▶ [Exercise objective]: Below are some records; return all of them exactly as they are.

▶ [Collected data entries]:
Design datapath, start of the top module:
module datapath (clk, writenum, readnum, write, datapath_in, vsel, loada, loadb, loadc, shift, asel, bsel, ALUop, loads, Z_out, datapath_out);
==> flow/config.mk <==
export PLATFORM = sky130hd
export DESIGN_NAME = datapath
export DESIGN_NICKNAME = datapath
export VERILOG_FILES = /design/flow/design.v
export SDC_FILE = /design/flow/constraint.sdc
export NUM_CORES = 4
export LEC_CHECK = 0
export ABC_AREA = 0
export CAP_MARGIN = 20
export CORE_MARGIN = 2
export CORE_UTILIZATION = 72
export CTS_CLUSTER_DIAMETER = 204
export CTS_CLUSTER_SIZE = 47
export SETUP_SLACK_MARGIN = 0.88
export SLEW_MARGIN = 20
export TNS_END_PERCENT = 5
==> flow/constraint.sdc <==
create_clock -name core_clock -period 3.05 [get_ports {clk}]
set_input_delay 0.6100 -clock core_clock [delete_from_list [all_inputs] [get_ports {clk}]]
set_output_delay 0.6100 -clock core_clock [all_outputs]
set_load 0.01 [all_outputs]
run.sh (not shown) runs the stock make flow with config.mk's settings and CLKGATE_MAP_FILE=.
The starting point stopped in 5_1_grt.
Change:
SETUP_SLACK_MARGIN = 0.9   (was 0.88)
TNS_END_PERCENT = not set   (was 5)
=> The new run aborted during 4_1_cts; area after synthesis is unchanged; die size stays the same; synthesized cell count does not change.
Change:
ABC_AREA = not set   (was 0)
CORE_UTILIZATION = 57   (was 72)
CTS_CLUSTER_DIAMETER = not set   (was 204)
CTS_CLUSTER_SIZE = not set   (was 47)
SETUP_SLACK_MARGIN = not set   (was 0.9)
clock period = 5.29 ns   (was 3.05 ns; I/O delays follow)
=>
- Now the flow completed with no timing, DRC or antenna violations
- die size increases by 25%
- area after synthesis is unchanged
- synthesized cell count does not change
Change:
CORE_UTILIZATION = 65   (was 57)
SETUP_SLACK_MARGIN = -0.29   (was not set)
clock period = 4.37 ns   (was 5.29 ns; I/O delays follow)
After rerunning: The changed run produced a layout that fails on setup timing. Combinational power is higher by about 56%. Final area is higher by about 5%. Power is higher by about 33%. Clock-buffer cell count is higher by 1. Worst setup slack loses 0.77 ns. Sequential power is higher by about 22%.


datapath again, from the RTL that the note above started with.
export LEC_CHECK = 0
export ABC_AREA = 0
export CAP_MARGIN = 20
export CELL_PAD_IN_SITES_GLOBAL_PLACEMENT = 1
export CORE_ASPECT_RATIO = 0.5
export CORE_MARGIN = 2
export CORE_UTILIZATION = 40
export CTS_CLUSTER_SIZE = 16
export GPL_ROUTABILITY_DRIVEN = 0
export MAX_ROUTING_LAYER = met4
export MIN_ROUTING_LAYER = met1
export SLEW_MARGIN = 20
create_clock -name core_clock -period 5.09 [get_ports {clk}]
The baseline finished with timing, DRC and antenna clean.
Then changed:
ABC_AREA = unset   (was 0)
CELL_PAD_IN_SITES_GLOBAL_PLACEMENT = unset   (was 1)
CORE_ASPECT_RATIO = unset   (was 0.5)
CORE_UTILIZATION = 57   (was 40)
CTS_CLUSTER_SIZE = unset   (was 16)
GPL_ROUTABILITY_DRIVEN = unset   (was 0)
MAX_ROUTING_LAYER = unset   (was met4)
MIN_ROUTING_LAYER = unset   (was met1)
clock period = 3.56 ns   (was 5.09 ns; I/O delays follow)
After rerunning:
- Now the flow ran to the end with violations: setup timing
- setup slack degrades by 1.2 ns
- die area fell by 29%
- utilization goes up by 27 points
- clock skew grows by 0.0049 ns
- total power grows by 51%
- sequential share of layout area decreases by 2.7 points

▶ [Exercise answer]:
Design datapath, start of the top module:
module datapath (clk, writenum, readnum, write, datapath_in, vsel, loada, loadb, loadc, shift, asel, bsel, ALUop, loads, Z_out, datapath_out);
==> flow/config.mk <==
export PLATFORM = sky130hd
export DESIGN_NAME = datapath
export DESIGN_NICKNAME = datapath
export VERILOG_FILES = /design/flow/design.v
export SDC_FILE = /design/flow/constraint.sdc
export NUM_CORES = 4
export LEC_CHECK = 0
export ABC_AREA = 0
export CAP_MARGIN = 20
export CORE_MARGIN = 2
export CORE_UTILIZATION = 72
export CTS_CLUSTER_DIAMETER = 204
export CTS_CLUSTER_SIZE = 47
export SETUP_SLACK_MARGIN = 0.88
export SLEW_MARGIN = 20
export TNS_END_PERCENT = 5
==> flow/constraint.sdc <==
create_clock -name core_clock -period 3.05 [get_ports {clk}]
set_input_delay 0.6100 -clock core_clock [delete_from_list [all_inputs] [get_ports {clk}]]
set_output_delay 0.6100 -clock core_clock [all_outputs]
set_load 0.01 [all_outputs]
run.sh (not shown) runs the stock make flow with config.mk's settings and CLKGATE_MAP_FILE=.
The starting point stopped in 5_1_grt.
Change:
SETUP_SLACK_MARGIN = 0.9   (was 0.88)
TNS_END_PERCENT = not set   (was 5)
=> The new run aborted during 4_1_cts; area after synthesis is unchanged; die size stays the same; synthesized cell count does not change.
Change:
ABC_AREA = not set   (was 0)
CORE_UTILIZATION = 57   (was 72)
CTS_CLUSTER_DIAMETER = not set   (was 204)
CTS_CLUSTER_SIZE = not set   (was 47)
SETUP_SLACK_MARGIN = not set   (was 0.9)
clock period = 5.29 ns   (was 3.05 ns; I/O delays follow)
=>
- Now the flow completed with no timing, DRC or antenna violations
- die size increases by 25%
- area after synthesis is unchanged
- synthesized cell count does not change
Change:
CORE_UTILIZATION = 65   (was 57)
SETUP_SLACK_MARGIN = -0.29   (was not set)
clock period = 4.37 ns   (was 5.29 ns; I/O delays follow)
After rerunning: The changed run produced a layout that fails on setup timing. Combinational power is higher by about 56%. Final area is higher by about 5%. Power is higher by about 33%. Clock-buffer cell count is higher by 1. Worst setup slack loses 0.77 ns. Sequential power is higher by about 22%.


datapath again, from the RTL that the note above started with.
export LEC_CHECK = 0
export ABC_AREA = 0
export CAP_MARGIN = 20
export CELL_PAD_IN_SITES_GLOBAL_PLACEMENT = 1
export CORE_ASPECT_RATIO = 0.5
export CORE_MARGIN = 2
export CORE_UTILIZATION = 40
export CTS_CLUSTER_SIZE = 16
export GPL_ROUTABILITY_DRIVEN = 0
export MAX_ROUTING_LAYER = met4
export MIN_ROUTING_LAYER = met1
export SLEW_MARGIN = 20
create_clock -name core_clock -period 5.09 [get_ports {clk}]
The baseline finished with timing, DRC and antenna clean.
Then changed:
ABC_AREA = unset   (was 0)
CELL_PAD_IN_SITES_GLOBAL_PLACEMENT = unset   (was 1)
CORE_ASPECT_RATIO = unset   (was 0.5)
CORE_UTILIZATION = 57   (was 40)
CTS_CLUSTER_SIZE = unset   (was 16)
GPL_ROUTABILITY_DRIVEN = unset   (was 0)
MAX_ROUTING_LAYER = unset   (was met4)
MIN_ROUTING_LAYER = unset   (was met1)
clock period = 3.56 ns   (was 5.09 ns; I/O delays follow)
After rerunning:
- Now the flow ran to the end with violations: setup timing
- setup slack degrades by 1.2 ns
- die area fell by 29%
- utilization goes up by 27 points
- clock skew grows by 0.0049 ns
- total power grows by 51%
- sequential share of layout area decreases by 2.7 points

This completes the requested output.